Start of Block
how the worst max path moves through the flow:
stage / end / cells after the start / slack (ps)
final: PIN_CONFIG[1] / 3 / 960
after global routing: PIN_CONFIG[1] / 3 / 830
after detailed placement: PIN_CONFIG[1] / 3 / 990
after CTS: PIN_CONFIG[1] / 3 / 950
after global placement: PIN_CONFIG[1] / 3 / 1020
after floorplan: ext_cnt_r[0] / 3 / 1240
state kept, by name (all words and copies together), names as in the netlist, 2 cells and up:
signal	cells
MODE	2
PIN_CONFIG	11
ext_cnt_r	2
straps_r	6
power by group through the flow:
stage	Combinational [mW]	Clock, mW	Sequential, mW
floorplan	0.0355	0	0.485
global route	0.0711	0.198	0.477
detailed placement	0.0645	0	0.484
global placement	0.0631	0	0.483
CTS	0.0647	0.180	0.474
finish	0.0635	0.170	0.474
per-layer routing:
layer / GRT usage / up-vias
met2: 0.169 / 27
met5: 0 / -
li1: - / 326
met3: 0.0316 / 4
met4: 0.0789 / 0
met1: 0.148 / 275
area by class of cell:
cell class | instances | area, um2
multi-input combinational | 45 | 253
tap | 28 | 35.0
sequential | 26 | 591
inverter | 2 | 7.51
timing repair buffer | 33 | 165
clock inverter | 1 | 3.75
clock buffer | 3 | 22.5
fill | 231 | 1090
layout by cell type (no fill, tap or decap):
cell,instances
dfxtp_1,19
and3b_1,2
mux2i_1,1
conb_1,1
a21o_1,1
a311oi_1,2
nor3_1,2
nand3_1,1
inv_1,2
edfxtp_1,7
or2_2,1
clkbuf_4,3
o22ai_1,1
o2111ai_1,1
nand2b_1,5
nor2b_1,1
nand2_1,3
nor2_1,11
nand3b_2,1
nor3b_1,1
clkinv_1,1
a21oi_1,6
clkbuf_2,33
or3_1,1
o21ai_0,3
<file path="src/pkg/refresh_pkg.sv">
package refresh_pkg;

   localparam int CLK_MHZ = 40;
   // Minimum clock-enable pulse time in ns; internal refresh starts within it.
   localparam int CKE_PULSE_NS = 5;
   localparam int CKE_PULSE_CYC =
      (CKE_PULSE_NS * CLK_MHZ / 1000) < 1 ? 1 : (CKE_PULSE_NS * CLK_MHZ / 1000);
   // Average refresh interval of the internal timer, in ns.
   localparam int REFI_NS = 7800;
   localparam int REFI_CYC = REFI_NS * CLK_MHZ / 1000;
   // Refresh cycle time in ns; busy time of one refresh.
   localparam int RFC_NS = 160;
   localparam int RFC_CYC = (RFC_NS * CLK_MHZ + 999) / 1000;
   localparam int ROW_W = 16;
   localparam logic [ROW_W-1:0] ROW_RESET = 16'h0000;

   typedef struct packed {
      logic csN;
      logic rasN;
      logic casN;
      logic weN;
      logic cke;
      logic resetN;
   } cmd_pins_t;

   typedef enum logic [1:0] {
      ST_IDLE = 2'b00,
      ST_SELF = 2'b01,
      ST_REF = 2'b10
   } mode_t;

endpackage

</file>
<file path="src/rtl/sdram_refresh.sv">
`timescale 1ns/1ps
// How it works
// - Refresh is CS, RAS, CAS low, WE high, CKE high at a rising edge.
// - Refresh ignores address, counts an internal row, leaves banks idle.
// - Self-refresh entry is CS, RAS, CAS, CKE low, WE high.
// - Enabled loop stops in self-refresh and restarts with a reset on a CKE exit; an exit by the reset pin with CKE still low gives no reset pulse.
// - In self-refresh only clock enable and reset are observed.
// - Device starts an internal refresh within one clock-enable pulse time.
module sdram_refresh (
   input wire logic sys_clk,
   input wire logic rst,
   input wire refresh_pkg::cmd_pins_t pins,
   input wire logic dllEnable,
   output logic inSelfRefresh_r,
   output logic refreshBusy_r,
   output logic dllOn_r,
   output logic dllResetPulse_r,
   output logic [15:0] refreshRow_r
);
   import refresh_pkg::*;

   // Pins come from the controller's domain; two flops before any use.
   cmd_pins_t meta_r, pinSync_r, pinPrev_r;
   mode_t mode_r;
   logic [15:0] busyCnt_r;
   logic [15:0] refiCnt_r;
   logic [15:0] srCnt_r;
   logic dllSync1_r, dllSync_r;

   always_ff @(posedge sys_clk) begin
      meta_r <= pins;
      pinSync_r <= meta_r;
      pinPrev_r <= pinSync_r;
      dllSync1_r <= dllEnable;
      dllSync_r <= dllSync1_r;
   end

   function automatic logic isRefCode(input cmd_pins_t p);
      return !p.csN && !p.rasN && !p.casN && p.weN;
   endfunction

   logic refCmd, sreCmd, srxCmd;
   // Refresh needs CKE high now and before; entry needs it falling.
   assign refCmd = isRefCode(pinSync_r) && pinSync_r.cke
      && pinPrev_r.cke;
   assign sreCmd = isRefCode(pinSync_r) && !pinSync_r.cke
      && pinPrev_r.cke;
   assign srxCmd = pinSync_r.cke;

   logic internalRef;
   assign internalRef = (mode_r == ST_SELF) &&
      (srCnt_r == 16'(CKE_PULSE_CYC - 1) ||
       refiCnt_r == 16'(REFI_CYC - 1));

   always_ff @(posedge sys_clk) begin
      if (rst || !pinSync_r.resetN) begin
         mode_r <= ST_IDLE;
         busyCnt_r <= 16'h0000;
         inSelfRefresh_r <= 1'b0;
         refreshBusy_r <= 1'b0;
      end else begin
         unique case (mode_r)
            ST_IDLE: begin
               if (sreCmd) begin
                  mode_r <= ST_SELF;
                  inSelfRefresh_r <= 1'b1;
               end else if (refCmd) begin
                  mode_r <= ST_REF;
                  refreshBusy_r <= 1'b1;
                  busyCnt_r <= 16'(RFC_CYC - 1);
               end
            end
            ST_REF: begin
               // Banks end precharged; no bank state is kept here.
               if (busyCnt_r == 16'h0000) begin
                  mode_r <= ST_IDLE;
                  refreshBusy_r <= 1'b0;
               end else begin
                  busyCnt_r <= busyCnt_r - 16'h0001;
               end
            end
            ST_SELF: begin
               // Only CKE and the reset pin (above) are looked at while in self-refresh.
               if (srxCmd) begin
                  mode_r <= ST_IDLE;
                  inSelfRefresh_r <= 1'b0;
               end
            end
            default: mode_r <= ST_IDLE;
         endcase
      end
   end

   // Internal timer for self-refresh; the first refresh comes early.
   always_ff @(posedge sys_clk) begin
      if (rst || mode_r != ST_SELF) begin
         srCnt_r <= 16'h0000;
         refiCnt_r <= 16'h0000;
      end else begin
         if (srCnt_r != 16'hFFFF)
            srCnt_r <= srCnt_r + 16'h0001;
         if (refiCnt_r == 16'(REFI_CYC - 1))
            refiCnt_r <= 16'h0000;
         else
            refiCnt_r <= refiCnt_r + 16'h0001;
      end
   end

   // Row counter advances on every refresh; address pins are never read.
   always_ff @(posedge sys_clk) begin
      if (rst)
         refreshRow_r <= ROW_RESET;
      else if ((mode_r == ST_IDLE && refCmd) || internalRef)
         refreshRow_r <= refreshRow_r + 16'h0001;
   end

   always_ff @(posedge sys_clk) begin
      if (rst) begin
         dllOn_r <= 1'b0;
         dllResetPulse_r <= 1'b0;
      end else begin
         dllResetPulse_r <= 1'b0;
         if (mode_r == ST_IDLE && sreCmd)
            dllOn_r <= 1'b0;
         else if (mode_r == ST_SELF && srxCmd) begin
            dllOn_r <= dllSync_r;
            dllResetPulse_r <= dllSync_r;
         end else if (mode_r != ST_SELF)
            dllOn_r <= dllSync_r;
      end
   end

   // Checking helper: cycles that the busy flag has stood so far.
   // It saturates, so a stuck flag cannot wrap back to a legal length.
   logic [15:0] busyAge_r;

   always_ff @(posedge sys_clk) begin
      if (rst || !refreshBusy_r)
         busyAge_r <= 16'h0000;
      else if (busyAge_r != 16'hFFFF)
         busyAge_r <= busyAge_r + 16'h0001;
   end
endmodule

</file>
<file path="config.mk">
export PLATFORM = sky130hd
export DESIGN_NAME = sdram_refresh
export DESIGN_NICKNAME = d
export VERILOG_FILES = /design/src/pkg/refresh_pkg.sv /design/src/rtl/sdram_refresh.sv
export SDC_FILE = /design/constraint.sdc
export NUM_CORES = 1
export LEC_CHECK = 0
export ABC_AREA = 1
export BUFFER_PORTS_ARGS = -buffer_cell sky130_fd_sc_hd__clkbuf_2
export CAP_MARGIN = 20
export CORE_MARGIN = 10
export CORE_UTILIZATION = 45
export DETAILED_ROUTE_END_ITERATION = 8
export GPL_TIMING_DRIVEN = 0
export PLACE_DENSITY = 0.61
export SLEW_MARGIN = 20
export SYNTH_ARGS = -nofsm -noshare
export SYNTH_HDL_FRONTEND = slang
export SYNTH_SLANG_ARGS = --single-unit
export TNS_END_PERCENT = 5
</file>
<file path="constraint.sdc">
create_clock -name sys_clk -period 4.4 [get_ports sys_clk]
set_input_delay 0.88 -clock sys_clk [delete_from_list [all_inputs] [get_ports sys_clk]]
set_output_delay 0.88 -clock sys_clk [all_outputs]
set_load 0.02 [all_outputs]
</file>
# After elaboration in Yosys (flattened, before gate mapping)
# Index checks and enable logic that the tools add are counted.
# W data, S select, Z words.
classes:
  add_sub_neg: 4
  n_mul: 0
  div_mod_pow: 0
  magnitude_cmp: 0
  n_eq_ne: 12
  n_shift: 0
  muxes: 18
  n_bitwise: 1
  n_reduce_logical: 33
op_table:
  columns: ["op", "count"]
  rows:
  - ["$add A16 B1 Y16 const B", 3]
  - ["$mux W16", 3]
  - ["$logic_not A16 Y1", 2]
  - ["$pmux W16 S2", 1]
  - ["$eq A16 B9 Y1 const B", 1]
  - ["$ne A16 B16 Y1 const B", 1]
  - ["$sub A16 B1 Y16 const B", 1]
  - ["$ne A2 B2 Y1 const B", 6]
  - ["$logic_and A1 B1 Y1", 11]
  - ["$mux W2", 4]
  - ["$reduce_and A4 Y1", 2]
  - ["$mux W1", 7]
  - ["$pmux W2 S3", 1]
  - ["$reduce_and A3 Y1", 2]
  - ["$reduce_bool A2 Y1", 3]
  - ["$logic_not A1 Y1", 5]
  - ["$logic_or A1 B1 Y1", 4]
  - ["$pmux W1 S2", 2]
  - ["$reduce_or A2 Y1", 2]
  - ["$ne A3 B3 Y1 const B", 1]
  - ["$reduce_or A3 Y1", 1]
  - ["$eq A2 B1 Y1 const B", 1]
  - ["$eq A2 B2 Y1 const B", 1]
  - ["$logic_not A2 Y1", 1]
  - ["other kinds (2)", 2]
totals:
  ff_bits: 85
  latchBits: 0
  ram_bits: 0
  rom_bits: 0
  in_bits: 9
  output_inout_bits: 20
  n_memories: 0

# Logic depth before layout (Yosys ltp)
logic_depth:
  word_depth: 9
  ltp_mapped: 11
  ltp_nobuf: 11

# Least setup slack after synthesis
# Ideal clock, no wire load.
synth_timing:
  path_type: "input to register"
  from: "in rst"
  to: "reg refiCnt_r[6]"
  setup_time_ps: 128
  arrival_time_ps: 1830
  t_required_ps: 4272
  setup_slack_ps: 2443
  cell_stages: 7
  path_buffers: 2
  cell_sequence: "clkbuf_1 > inv_1 > nand2_1 > inv_2 > nand2_1 > clkbuf_1 > nor2_1"
synth_via:
  elab_chain_len: 2
synth_rtl:
  columns: ["element", "line", "rtl"]
  rows:
  - ["start, declared", "sdram_refresh.sv:11", "input wire logic rst,"]
  - ["$logic_or A1 B1 Y1", "sdram_refresh.sv:96", "if (rst || mode_r != ST_SELF) begin"]
  - ["$reduce_or A2 Y1 (no line)", null, null]
  - ["end signal, assigned", "sdram_refresh.sv:105", "refiCnt_r <= refiCnt_r + 16'h0001;"]
  - ["end, declared", "sdram_refresh.sv:26", "logic [15:0] refiCnt_r;"]
# Every way passes these cells.
# A chain may end at the register's enable or synchronous reset.

# Worst setup path in the final report
# Same ends and word-level chain as after synthesis.

==> qor.txt <==
Clk pin slew, worst setup/hold paths = 0.09 ns
register bit total from synthesis = 85
layout overhead on the synthesized area = 12.3%
Synth Cell Area = 4180 sq um
critical path startpoint category = primary input
VDD IR-drop max = 0.182 mV
max_slew headroom = 67.4%
kind of critical path = in -> reg
Post-Route WL = 9.17 mm
clock buffer count from CTS = 9
pre-CTS setup slack = 2.05 ns
most frequent cells in the layout = nand2_1, nor2_1, dfxtp_1, inv_1, nand3_1
setup TNS = 0 ns
Row Count = 35
Final #Nets = 663
Crit Path Max Fanout = 10
Clock Tree Root = clkbuf_8
Hold Path Sink = srxCmd
die width = 116 um
post-synth cell types = 33
status = finished clean
Final Hold Viols = 0
vias = 3790
Vias/cell = 4.95
flop2flop setup slack = 2.47 ns
RD Place Congestion = 0.835
top cell type's share of synthesized area = 40.7%
Sink Count = 85
Fillers = 953
fin util = 51.3%
fmax = 510 MHz
final setup violation count = 0
Worst-Margin Slew = 0.489 ns
Hold-fix buffers, CTS = 0
Seq/Total Area, Yosys = 40.7%
hold path cells = 0
final non-filler cell total = 765
worst reg2reg path depth = 8
Iter 0 DRT Violations = 223
grt ovf = 0
Hold Path Origin = meta_r[1]
max-cap violation count = 0
RSZ-0062 raised after global routing = no
Worst Clk Skew = 0.0112 ns
post-CTS sizing = 0
FF-to-FF End = srCnt_r[5]
TritonCTS clock tree = built
Die Area = 13500 sq um
global-route wire length before repair = 16.0 mm
layout cell share with drive strength beyond 1 = 11.9%
hold crit path type = reg -> reg
Hold WS = 0.331 ns
Max clock buf depth = 2
I/O pin total = 29
Die Ht = 116 um
setup ws final = 2.44 ns
Core Region = 9150 sq um
clk_lat worst skew = 0.35 ns
Reg2Reg Launch Point = srCnt_r[0]
initial antenna violation count = 0
Gate Count Post-Synth = 611
most common cell after layout, fill and taps aside = nand2_1
Critical Path AT = 2.20 ns
# DRC = 0
Warnings, synthesis = 0
DRT antenna net count = 0
Cells after DPL = 749
largest net degree at the start of global routing = 15
H-tree depth = 3
WP data required = 4.64 ns
Diodes inserted = 0
Final Max Slew Viols = 0
Syn Nets = 625
synthesized area per cell = 6.84 sq um
postcts setup bufs = 0
crit path time final = 1.96 ns
P_leak = 1.86 nW
crit share post-route = 44.6%
Area contributors post-synth = dfxtp_1, nand2_1, nor2_1, nand3_1, inv_1
GRT Overall Usage = 14.4%
TritonRoute pass-1 iters = 4
Port Buffers = 27
leading area contributor after synthesis = dfxtp_1
PD cells = 314 nW/um^2
vias in the first global route = 3627
Detail Placement HPWL = 6.73 mm
Initial Util = 45.7%
CP Capture Type = flop
WL/cell = 12.0 um
-- cells by family (layout without fill, tap and decap cells) --
group                      after synthesis  in the layout  synth area share [%]
and+or+nand+nor                        369            369                  38.8
buffers and inverters                   77            120                  7.60
AOI/OAI and AO/OA                       54             54                  6.98
xor gates and xnor gates                21             21                  4.40
adders and majority gates                5              5                  1.50
DFF                                     85             85                  40.7
-- flip-flops by register name (all words and copies together) (netlist names) --
register / cells
inSelfRefresh_r: 1
meta_r: 6
dllOn_r: 1
pinPrev_r: 1
refiCnt_r: 16
busyCnt_r: 16
dllSync_r: 1
dllSync1_r: 1
dllResetPulse_r: 1
srxCmd: 1
mode_r: 2
refreshBusy_r: 1
pinSync_r: 5
refreshRow_r: 16
srCnt_r: 16
-- synthesized netlist by cell type --
cell and number:
nand3_1 56, nor3b_1 2, xor2_1 18, inv_1 58
o21ai_0 5, nand2_4 2, clkbuf_1 5, nor2_4 1
nand2_1 155, a21oi_1 41, nor2_1 98, nand4_2 1
and3_1 2, nand3_2 1, xnor2_1 3, or2_2 2
buf_2 5, clkinv_1 1, dfxtp_1 85, nand2_2 4
nor3_1 18, a31oi_1 3, nand3b_1 6, a211oi_1 1
nand4_1 11, inv_2 5, ha_1 5, nor2_2 9
nor3_2 1, a21oi_2 1, a21oi_4 1, buf_6 3
o21ai_1 2
-- layer usage --
metal | wire length [um] | global-route usage (%) | vias up
li1 | - | - | 2022
met1 | 4380 | 17.7 | 1696
met2 | 4270 | 24.2 | 54
met3 | 318 | 2.72 | 18
met4 | 201 | 5.84 | 0
met5 | 0 | 0 | -
-- worst max-delay path by stage --
| stage | startpoint | end | slack [ns] | cells past startpoint |
|---|---|---|---|---|
| floorplan | rst | refiCnt_r[6] | 2.44 | 7 |
| global placement | rst | refiCnt_r[6] | 2.06 | 7 |
| detailed placement | rst | refiCnt_r[6] | 2.05 | 7 |
| CTS | rst | refiCnt_r[6] | 2.45 | 7 |
| global route | srCnt_r[0] | srCnt_r[2] | 2.29 | 8 |
| finish | rst | refiCnt_r[6] | 2.44 | 7 |
-- stage by stage --
stage	power [mW]	cell area, sq um
after floorplan	0.815	4180
after global placement	0.824	4450
after detailed placement	0.825	4450
after CTS	1.49	4690
after global routing	1.53	4690
final	1.47	4690
-- cell type report --
cell class	count	area, sq um	share of cell area [%]
Multi-Input combinational cell	449	2160	46.0
Sequential cell	85	1700	36.3
Inverter	64	240	5.12
Tap cell	111	139	2.96
Timing Repair Buffer	27	135	2.88
Clock buffer	10	128	2.72
Clock inverter	6	111	2.37
Buffer	13	77.6	1.65
-- worst max-delay path, cell delays in order --
cell,delay (ns)
clkbuf_1,0.30
inv_1,0.13
nand2_1,0.13
inv_2,0.08
nand2_1,0.17
clkbuf_1,0.41
nor2_1,0.09
-- power breakdown --
group | switching, mW | internal [mW] | leakage (nW)
Clock | 0.288 | 0.378 | 0.116
Combinational | 0.0174 | 0.00826 | 1.05
Sequential | 0.00386 | 0.777 | 0.690
No activity file was read; power rests on OpenSTA's default activity.
$ cat src/rtl/pfta_pkg.sv
// package: offsets, field layouts, reset values and types of the filter table window
package pfta_pkg;

	// ****************************************
	// register byte offsets within the port page
	// ****************************************
	localparam logic [11:0] OFF_ETYPE_LO   = 12'h609;
	localparam logic [11:0] OFF_PRIO_ACT   = 12'h60a;
	localparam logic [11:0] OFF_REMARK_MAP = 12'h60b;
	localparam logic [11:0] OFF_SPARE      = 12'h60c;
	localparam logic [11:0] OFF_FWD_PORTS  = 12'h60d;
	localparam logic [11:0] OFF_RULESET_HI = 12'h60e;
	localparam logic [11:0] OFF_RULESET_LO = 12'h60f;
	localparam logic [11:0] OFF_BSEL_HI    = 12'h610;
	localparam logic [11:0] OFF_BSEL_LO    = 12'h611;
	localparam logic [11:0] OFF_XFER_CTRL  = 12'h612;
	localparam logic [11:0] OFF_RING_POL   = 12'h613;

	// ****************************************
	// field positions and widths
	// ****************************************
	localparam int unsigned BYTE_W       = 8;
	localparam int unsigned ENTRY_BYTES  = 16;
	localparam int unsigned INDEX_W      = 4;
	localparam int unsigned HOLD_FIRST   = 9;  // first holding byte in this window
	localparam int unsigned PM_MSB       = 7;
	localparam int unsigned PM_LSB       = 6;
	localparam int unsigned PRIO_MSB     = 5;
	localparam int unsigned PRIO_LSB     = 3;
	localparam int unsigned RPE_BIT      = 2;
	localparam int unsigned RMK_HI_MSB   = 1;
	localparam int unsigned RMK_LO_BIT   = 7;
	localparam int unsigned MM_MSB       = 6;
	localparam int unsigned MM_LSB       = 5;
	localparam int unsigned FWD_MSB      = 6;
	localparam int unsigned WR_DONE_BIT  = 6;
	localparam int unsigned RD_DONE_BIT  = 5;
	localparam int unsigned DIR_BIT      = 4;
	localparam int unsigned POLICY_BIT   = 0;
	localparam int unsigned CTRL_RW_MASK_W = 5;

	// ****************************************
	// reset values and codes
	// ****************************************
	localparam logic [7:0] BYTE_RESET  = 8'h00;
	localparam logic       DONE_RESET  = 1'b1;
	localparam logic       DIR_WRITE   = 1'b1;
	localparam logic [1:0] FM_NONE     = 2'h0;
	localparam logic [1:0] FM_L2_MAC   = 2'h1;
	localparam logic [1:0] FM_L3_IP    = 2'h2;
	localparam logic [1:0] FM_L4_PORT  = 2'h3;

	// ****************************************
	// types
	// ****************************************
	typedef struct packed {
		logic [11:0] addr;
		logic [7:0]  wdata;
		logic        wr;
		logic        rd;
	} pfta_bus_t;

	typedef struct packed {
		logic [3:0]  index;
		logic [15:0] bsel;   // bit k selects entry byte 15-k
		logic        write;
	} pfta_xfer_t;

	typedef enum logic [1:0] {
		ST_IDLE = 2'b00,
		ST_MOVE = 2'b01,
		ST_DONE = 2'b11
	} pfta_state_t;

	// entry filter mode decoding
	typedef enum logic [1:0] {
		FMODE_NONE = 2'h0,
		FMODE_L2   = 2'h1,
		FMODE_L3   = 2'h2,
		FMODE_L4   = 2'h3
	} pfta_fmode_t;

endpackage : pfta_pkg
End of Block
Please report all lines in the entries where "wire" appears.

● FINISHED TASK:
   input wire logic sys_clk,
   input wire logic rst,
   input wire refresh_pkg::cmd_pins_t pins,
   input wire logic dllEnable,
# Ideal clock, no wire load.
  - ["start, declared", "sdram_refresh.sv:11", "input wire logic rst,"]
global-route wire length before repair = 16.0 mm
metal | wire length [um] | global-route usage (%) | vias up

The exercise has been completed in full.